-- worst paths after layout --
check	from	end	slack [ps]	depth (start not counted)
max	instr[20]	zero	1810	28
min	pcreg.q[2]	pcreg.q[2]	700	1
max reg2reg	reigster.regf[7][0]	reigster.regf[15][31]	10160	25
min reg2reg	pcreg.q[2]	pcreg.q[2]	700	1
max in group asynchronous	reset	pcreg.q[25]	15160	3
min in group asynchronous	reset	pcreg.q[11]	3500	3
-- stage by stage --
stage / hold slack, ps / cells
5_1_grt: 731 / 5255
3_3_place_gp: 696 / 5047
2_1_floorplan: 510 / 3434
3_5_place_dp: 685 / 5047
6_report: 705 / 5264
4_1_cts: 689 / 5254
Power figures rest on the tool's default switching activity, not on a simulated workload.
`design/flow/design.v`:
```
module VGA80X30Color(
    input clk,   
    input reset,
    output [10:0] vgafb_word_addr,   
    output vgafb_en,                 
    input [31:0] vgafb_word_data,    
    output fontrom_en,                               
    output [((((16 <= 8)? 3 : ((16 <= 16)? 4 : ((16 <= 32)? 5 : ((16 <= 64)? 6 : ((16 <= 128)? 7 : 8))))) + ((256 <= 8)? 3 : ((256 <= 16)? 4 : ((256 <= 32)? 5 : ((256 <= 64)? 6 : ((256 <= 128)? 7 : 8))))))-1):0] fontrom_addr,  
    input  [(8-1):0] fontrom_data,          
    output [3:0] palrom_addr1,       
    output [3:0] palrom_addr2,       
    input [7:0] palrom_data1,        
    input [7:0] palrom_data2,        
    output reg [2:0] red,
    output reg [2:0] green,
    output reg [1:0] blue,
    output reg hsync,
    output reg vsync
);
    reg [9:0] hcount  ;
    reg [9:0] vcount  ;
    reg [4:0] scr_row  ;   
    reg [6:0] scr_col  ;   
    reg [(((16 <= 8)? 3 : ((16 <= 16)? 4 : ((16 <= 32)? 5 : ((16 <= 64)? 6 : ((16 <= 128)? 7 : 8)))))-1):0] symb_y   ;   
    reg [(((8 <= 8)? 3 : ((8 <= 16)? 4 : ((8 <= 32)? 5 : ((8 <= 64)? 6 : ((8 <= 128)? 7 : 8)))))-1):0] symb_x    ;   
    wire [7:0] symb_index;  
    reg [5:0] word_offset  ;  
    reg hword_offset  ;  
    wire next_hword_offset;  
    wire [15:0] vgafb_hword_data;  
    reg  [7:0] fg_color  ;  
    reg  [7:0] bg_color  ;  
    assign vgafb_hword_data = (next_hword_offset == 0)? vgafb_word_data[31:16] : vgafb_word_data[15:0]; 
    assign symb_index = vgafb_hword_data[7:0];
    assign palrom_addr1 = vgafb_hword_data[15:12];
    assign palrom_addr2 = vgafb_hword_data[11:8];
    assign vgafb_word_addr = {{(11-5){1'b0}}, scr_row} * ((640 / 8) / 2) + {{(11-6){1'b0}}, word_offset};    
    assign vgafb_en = (hword_offset == 1) && (symb_x == 1);
    assign fontrom_addr = {{((((16 <= 8)? 3 : ((16 <= 16)? 4 : ((16 <= 32)? 5 : ((16 <= 64)? 6 : ((16 <= 128)? 7 : 8))))) + ((256 <= 8)? 3 : ((256 <= 16)? 4 : ((256 <= 32)? 5 : ((256 <= 64)? 6 : ((256 <= 128)? 7 : 8))))))-8){1'b0}}, symb_index} * 16 
                        + {{((((16 <= 8)? 3 : ((16 <= 16)? 4 : ((16 <= 32)? 5 : ((16 <= 64)? 6 : ((16 <= 128)? 7 : 8))))) + ((256 <= 8)? 3 : ((256 <= 16)? 4 : ((256 <= 32)? 5 : ((256 <= 64)? 6 : ((256 <= 128)? 7 : 8))))))-((16 <= 8)? 3 : ((16 <= 16)? 4 : ((16 <= 32)? 5 : ((16 <= 64)? 6 : ((16 <= 128)? 7 : 8)))))){1'b0}}, symb_y};
    assign fontrom_en = (symb_x == 0);
    assign next_hword_offset = (hword_offset + 1);
    always @ (posedge clk) begin
        if (reset)
            hword_offset <= 0;
        else if (symb_x == 0)
            hword_offset <= hword_offset + 1;
    end
    always @ (posedge clk) begin
        if (reset) begin
            word_offset <= 1;
            scr_row <= 0;
        end
        else if (vgafb_en) begin
            if (word_offset == ((640 / 8)/2 - 1)) begin
                word_offset <= 0;
                if (symb_y == (16 - 1)) begin
                    if (scr_row == ((480 / 16) - 1))
                        scr_row <= 0;
                    else
                        scr_row <= scr_row + 1;
                end
            end
            else
                word_offset <= word_offset + 1;
        end
    end
    always @ (posedge clk) begin
        if (reset) begin
            bg_color <= 0;
            fg_color <= 0;
        end
        else if (symb_x == 0) begin
            bg_color <= palrom_data1;
            fg_color <= palrom_data2;
        end
    end
    always @ (posedge clk) begin
        if (reset) begin
            scr_col <= 0;
            symb_y <= 0;
            symb_x <= 8 - 1;  
        end
        else begin
            if (vcount < 480) begin
                if (hcount < 640) begin
                    if (symb_x == 0) begin
                        symb_x <= 8 - 1;
                        if (scr_col == ((640 / 8) - 1))
                            scr_col <= 0;
                        else
                            scr_col <= scr_col + 1;
                    end
                    else
                        symb_x <= symb_x - 1;
                end
                if (hcount == 640 - 2) begin
                    if (symb_y == (16 - 1))
                        symb_y <= 0;
                    else
                        symb_y <= symb_y + 1;
                end
            end
        end
    end
    always @ (posedge clk) begin
        if (reset) begin
            hcount <= 0;
            vcount <= 0;
			hsync <= 1;
			vsync <= 1;
        end
        else begin
            if (hcount == (800 - 1)) begin
                hcount <= 0;
                if (vcount == (525 - 1))
                    vcount <= 0;
                else
                    vcount <= vcount + 1;
            end
            else
                hcount <= hcount + 1;
            if ((vcount >= 490) && (vcount < 492))
                vsync <= 0;
            else
                vsync <= 1;
            if ((hcount >= 656) && (hcount < 752))
                hsync <= 0;
            else
                hsync <= 1;
        end
    end
    always @ (posedge clk) begin
        if ((hcount < 640) && (vcount < 480)) begin
            if (fontrom_data[symb_x] == 1'b1)
                {red, green, blue} <= fg_color;
            else
                {red, green, blue} <= bg_color;
        end
        else begin
            {red, green, blue} <= 8'h0;
        end
    end
endmodule
```
**./config.mk**
```make
export PLATFORM = sky130hd
export DESIGN_NAME = b32reg
export DESIGN_NICKNAME = b32reg
export VERILOG_FILES = /design/flow/design.v
export SDC_FILE = /design/flow/constraint.sdc
export NUM_CORES = 4
export LEC_CHECK = 1
export CORE_AREA = 10 10 106 106
export DIE_AREA = 0 0 116 116
```
**./run.sh**
```bash
#!/bin/bash
# OpenROAD 26Q1-2900-gdf79404cd8, Yosys 0.63+post, stock flow scripts
make -C /OpenROAD-flow-scripts/flow DESIGN_CONFIG=/design/flow/config.mk WORK_HOME=/design/flow/orfs finish
```
**./design.v**
```verilog
`timescale 1ns/1ns
module b32reg(input [31:0] in, input clk, rst, output reg [31:0] out);
  always@(posedge clk, posedge rst) begin
    if(rst)
      out = 31'b0;
    else
      out <= in;
  end
endmodule
```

▶ _Task statement_:
Where a line in the listing above includes the string "asynchronous", copy that line.

▶ _Exercise response_:
max in group asynchronous	reset	pcreg.q[25]	15160	3
min in group asynchronous	reset	pcreg.q[11]	3500	3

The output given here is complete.